French playwright, novelist, and literary critic. Name variations: Helene Cixous. Born June 5, 1937 in Oran, Algeria; dau. of a French-Jewish colonialist doctor who died when she was young; mother Eve was Austro-German; married, 1959 (div. 1965); children: daughter (b. 1959); son (b. 1962).

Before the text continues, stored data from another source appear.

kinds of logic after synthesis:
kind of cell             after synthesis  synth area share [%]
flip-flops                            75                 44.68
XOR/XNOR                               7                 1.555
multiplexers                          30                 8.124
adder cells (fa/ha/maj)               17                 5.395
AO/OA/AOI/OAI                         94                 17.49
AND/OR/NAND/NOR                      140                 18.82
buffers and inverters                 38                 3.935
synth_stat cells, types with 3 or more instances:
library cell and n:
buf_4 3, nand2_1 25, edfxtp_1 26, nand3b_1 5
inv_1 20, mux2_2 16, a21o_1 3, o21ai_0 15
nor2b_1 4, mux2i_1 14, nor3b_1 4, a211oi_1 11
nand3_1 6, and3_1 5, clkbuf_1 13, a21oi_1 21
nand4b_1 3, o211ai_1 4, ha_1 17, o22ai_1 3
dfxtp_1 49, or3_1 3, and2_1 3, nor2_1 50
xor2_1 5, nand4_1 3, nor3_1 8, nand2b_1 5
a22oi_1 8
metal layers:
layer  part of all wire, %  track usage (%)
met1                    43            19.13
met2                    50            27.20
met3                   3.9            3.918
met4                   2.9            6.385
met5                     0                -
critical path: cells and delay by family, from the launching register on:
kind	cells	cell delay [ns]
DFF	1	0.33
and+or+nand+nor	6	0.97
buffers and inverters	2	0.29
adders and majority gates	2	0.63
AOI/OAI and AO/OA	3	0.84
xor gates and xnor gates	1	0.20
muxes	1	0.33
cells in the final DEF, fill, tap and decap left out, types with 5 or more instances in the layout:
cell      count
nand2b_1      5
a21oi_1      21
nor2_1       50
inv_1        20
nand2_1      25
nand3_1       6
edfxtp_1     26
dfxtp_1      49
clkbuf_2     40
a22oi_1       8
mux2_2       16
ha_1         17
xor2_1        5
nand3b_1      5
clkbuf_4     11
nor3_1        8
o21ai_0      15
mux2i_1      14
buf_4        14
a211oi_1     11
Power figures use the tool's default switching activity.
===== src/rtl/gcs_pkg.sv =====
`default_nettype none
// ============================================================================
// gcs_pkg: shared types and constants for the genotype call statistics block
// Holds the command codes, the allele base codes, the counter layout and the
// per-call increment record passed between the classifier and the counters.
// ============================================================================
package gcs_pkg;

    localparam int CHROM_BITS  = 5;
    localparam int ALLELE_BITS = 8;
    localparam int FIELD_BITS  = 32;

    // Chromosome numbers with a meaning of their own.
    localparam logic [CHROM_BITS-1:0] CHROM_X    = 5'd23;
    localparam logic [CHROM_BITS-1:0] CHROM_Y    = 5'd24;
    localparam logic [CHROM_BITS-1:0] CHROM_MITO = 5'd25;

    // ASCII codes of the proper bases.
    localparam logic [ALLELE_BITS-1:0] CHAR_A = 8'h41;
    localparam logic [ALLELE_BITS-1:0] CHAR_C = 8'h43;
    localparam logic [ALLELE_BITS-1:0] CHAR_G = 8'h47;
    localparam logic [ALLELE_BITS-1:0] CHAR_T = 8'h54;

    typedef enum logic
    {
        CMD_COUNT = 1'b0,
        CMD_READ  = 1'b1
    } cmd_t;

    typedef enum logic [2:0]
    {
        BASE_A,
        BASE_C,
        BASE_G,
        BASE_T,
        BASE_NONE
    } base_t;

    // Order of the six counters kept per chromosome and genome wide.
    localparam int CNT_CALL  = 0;
    localparam int CNT_HOMO  = 1;
    localparam int CNT_BASE0 = 2;
    localparam int NUM_BASES = 4;
    localparam int NUM_CNT   = 6;

    typedef logic [1:0] amount_t;

    typedef struct packed
    {
        logic [NUM_CNT-1:0][1:0] amount;
        logic                    autosomal;
        logic                    double_x;
        logic                    set_y;
        logic                    set_mito;
    } incr_t;

    function automatic base_t base_code(input logic [ALLELE_BITS-1:0] ch);
        base_t code;
        case (ch)
            CHAR_A:  code = BASE_A;
            CHAR_C:  code = BASE_C;
            CHAR_G:  code = BASE_G;
            CHAR_T:  code = BASE_T;
            default: code = BASE_NONE;
        endcase
        return code;
    endfunction

endpackage
`default_nettype wire


===== src/rtl/gcs_classify.sv =====
`default_nettype none
// ============================================================================
// gcs_classify: call classifier
// Decodes the two allele characters and the chromosome of one call into the
// amounts added to each counter and the genome-wide side effects.
// ============================================================================
module gcs_classify
(
    input  wire logic [gcs_pkg::CHROM_BITS-1:0]  chromosome,
    input  wire logic [gcs_pkg::ALLELE_BITS-1:0] allele_first,
    input  wire logic [gcs_pkg::ALLELE_BITS-1:0] allele_second,
    output gcs_pkg::incr_t                       incr
);

    gcs_pkg::base_t code_first;
    gcs_pkg::base_t code_second;
    logic           proper_first;
    logic           proper_second;
    logic           any_proper;
    logic           homozygous;

    assign code_first    = gcs_pkg::base_code(allele_first);
    assign code_second   = gcs_pkg::base_code(allele_second);
    assign proper_first  = (code_first != gcs_pkg::BASE_NONE);
    assign proper_second = (code_second != gcs_pkg::BASE_NONE);
    assign any_proper    = proper_first || proper_second;
    assign homozygous    = any_proper && (allele_first == allele_second);

    always_comb
    begin
        incr = '0;
        incr.amount[gcs_pkg::CNT_CALL] = 2'd1;
        incr.amount[gcs_pkg::CNT_HOMO] = {1'b0, homozygous};
        // A homozygous call adds two to its base; otherwise each proper
        // character adds one.
        for (int b = 0; b < gcs_pkg::NUM_BASES; b++)
        begin
            if (homozygous)
            begin
                incr.amount[gcs_pkg::CNT_BASE0 + b] =
                    (code_first == gcs_pkg::base_t'(b)) ? 2'd2 : 2'd0;
            end
            else
            begin
                incr.amount[gcs_pkg::CNT_BASE0 + b] =
                    {1'b0, code_first == gcs_pkg::base_t'(b)}
                    + {1'b0, code_second == gcs_pkg::base_t'(b)};
            end
        end
        incr.autosomal = (chromosome < gcs_pkg::CHROM_X);
        incr.double_x  = (chromosome == gcs_pkg::CHROM_X) && proper_first && proper_second;
        incr.set_y     = (chromosome == gcs_pkg::CHROM_Y) && any_proper;
        incr.set_mito  = (chromosome == gcs_pkg::CHROM_MITO) && any_proper;
    end

endmodule
`default_nettype wire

Known for her theory of écriture féminine which challenges sexual categories and patriarchal hierarchies, became an assistant at the University of Bordeaux (1962); moved to Paris (1965) and became an assistant at the Sorbonne; published 1st book Le Prénom de Dieu (God's First Name, 1967); published doctoral thesis The Exile of James Joyce (1969); in the aftermath of the student riots (1968), appointed chargé de mission to found the experimental University of Paris VIII at Vincennes (later Saint Denis), where she became a professor of literature; also founded Paris Centre des Recherches en Etudes Féminines (1974), remaining as chair for years, and co-founded Poétique (1969); published 1st fiction Dedans (Outside, 1969), for which she won the Prix Médicis, and the trilogy Le Troisième Corps (The Third Body), Les Commencements (Beginnings), and Neutre (Neuter, 1970–72); wrote (with Catherine Clément) La Jeune Née (1975); also wrote Limonade tout était si infini (1982) and Le livre de Promethea (1983), among others; theater writing includes Portrait de Dora (1976), Le Nom d'Oedipe: chant du corps interdit (1978), La Prise de l'école de Madhubai (1985), L'histoire terrible mais inachevée de Norodom Sihanouk, Roi de Cambodage (1985), and L'Indiade ou L'Inde de leurs rêves (1987); other novels include Angst (1977) and Vive l'Orange (1979); contributed an autobiographical piece to An Algerian Childhood (trans. by Marjolin De Yager, 2001).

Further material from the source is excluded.